Biodiversity Institute of Ontario, Department of Integrative Biology, University of Guelph, Guelph, Ontario, Canada.
PLoS One. 2011 Apr 13;6(4):e17497. doi: 10.1371/journal.pone.0017497.
Timely and accurate biodiversity analysis poses an ongoing challenge for the success of biomonitoring programs. Morphology-based identification of bioindicator taxa is time consuming, and rarely supports species-level resolution especially for immature life stages. Much work has been done in the past decade to develop alternative approaches for biodiversity analysis using DNA sequence-based approaches such as molecular phylogenetics and DNA barcoding. On-going assembly of DNA barcode reference libraries will provide the basis for a DNA-based identification system. The use of recently introduced next-generation sequencing (NGS) approaches in biodiversity science has the potential to further extend the application of DNA information for routine biomonitoring applications to an unprecedented scale. Here we demonstrate the feasibility of using 454 massively parallel pyrosequencing for species-level analysis of freshwater benthic macroinvertebrate taxa commonly used for biomonitoring. We designed our experiments in order to directly compare morphology-based, Sanger sequencing DNA barcoding, and next-generation environmental barcoding approaches. Our results show the ability of 454 pyrosequencing of mini-barcodes to accurately identify all species with more than 1% abundance in the pooled mixture. Although the approach failed to identify 6 rare species in the mixture, the presence of sequences from 9 species that were not represented by individuals in the mixture provides evidence that DNA based analysis may yet provide a valuable approach in finding rare species in bulk environmental samples. We further demonstrate the application of the environmental barcoding approach by comparing benthic macroinvertebrates from an urban region to those obtained from a conservation area. Although considerable effort will be required to robustly optimize NGS tools to identify species from bulk environmental samples, our results indicate the potential of an environmental barcoding approach for biomonitoring programs.

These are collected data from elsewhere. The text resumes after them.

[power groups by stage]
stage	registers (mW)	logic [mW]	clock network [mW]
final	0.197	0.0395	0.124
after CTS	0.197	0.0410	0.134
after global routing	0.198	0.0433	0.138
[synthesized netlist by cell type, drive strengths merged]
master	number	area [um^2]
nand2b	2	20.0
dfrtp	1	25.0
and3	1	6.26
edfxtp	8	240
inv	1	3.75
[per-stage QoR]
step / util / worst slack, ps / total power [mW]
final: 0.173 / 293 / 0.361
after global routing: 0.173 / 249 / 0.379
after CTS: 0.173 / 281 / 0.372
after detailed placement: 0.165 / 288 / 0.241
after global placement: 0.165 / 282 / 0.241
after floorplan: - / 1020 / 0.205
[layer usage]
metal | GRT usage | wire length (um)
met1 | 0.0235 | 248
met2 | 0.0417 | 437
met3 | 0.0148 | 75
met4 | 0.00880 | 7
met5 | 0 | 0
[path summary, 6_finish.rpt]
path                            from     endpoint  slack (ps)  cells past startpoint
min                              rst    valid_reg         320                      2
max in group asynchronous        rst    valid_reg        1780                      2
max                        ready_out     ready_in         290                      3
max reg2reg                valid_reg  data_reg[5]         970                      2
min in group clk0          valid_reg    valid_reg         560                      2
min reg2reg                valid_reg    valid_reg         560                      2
--- flow/run.sh ---
#!/bin/bash
# OpenROAD 26Q1-2900-gdf79404cd8, Yosys 0.63+post, stock flow scripts
make -C /OpenROAD-flow-scripts/flow DESIGN_CONFIG=/design/flow/config.mk WORK_HOME=/design/flow/orfs finish
--- flow/config.mk ---
export PLATFORM = sky130hd
export DESIGN_NAME = top
export DESIGN_NICKNAME = top
export VERILOG_FILES = /design/flow/design.v
export SDC_FILE = /design/flow/constraint.sdc
export NUM_CORES = 4
export LEC_CHECK = 1
export CORE_AREA = 10 10 75 75
export DIE_AREA = 0 0 85 85
export SYNTH_HDL_FRONTEND = slang
--- flow/constraint.sdc ---
current_design top

set clk_period 2.7
set clk_io_pct 0.2

create_clock -name clk0 -period $clk_period [get_ports {clk}]

set non_clock_inputs [all_inputs -no_clocks]
set_input_delay [expr $clk_period * $clk_io_pct] -clock clk0 $non_clock_inputs
set_output_delay [expr $clk_period * $clk_io_pct] -clock clk0 [all_outputs]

及时准确的生物多样性分析是生物监测计划成功的持续挑战。基于形态的生物指标类群鉴定既费时又费力,而且很少支持物种水平的分辨率,尤其是对于未成熟的生命阶段。在过去的十年中,已经做了大量的工作来开发替代方法,通过基于 DNA 序列的方法,如分子系统发育学和 DNA 条形码,进行生物多样性分析。正在进行的 DNA 条形码参考文库的组装将为基于 DNA 的鉴定系统提供基础。在生物多样性科学中使用最近引入的下一代测序(NGS)方法有可能将 DNA 信息的应用进一步扩展到常规生物监测应用,达到前所未有的规模。在这里,我们展示了使用 454 焦磷酸测序进行淡水底栖大型无脊椎动物生物监测常用类群的物种水平分析的可行性。我们设计了实验,以便直接比较基于形态的、Sanger 测序 DNA 条形码和下一代环境条形码方法。我们的结果表明,454 焦磷酸测序迷你条形码能够准确识别混合池中丰度超过 1%的所有物种。虽然该方法未能识别混合体中的 6 个稀有物种,但混合体中不存在个体的 9 个物种的序列提供了证据,表明基于 DNA 的分析可能在寻找大量环境样本中的稀有物种方面提供了有价值的方法。我们进一步通过比较城市地区和保护区的底栖大型无脊椎动物来展示环境条形码方法的应用。尽管需要大量的努力来稳健地优化 NGS 工具以从大量环境样本中识别物种,但我们的结果表明,环境条形码方法在生物监测计划中有应用潜力。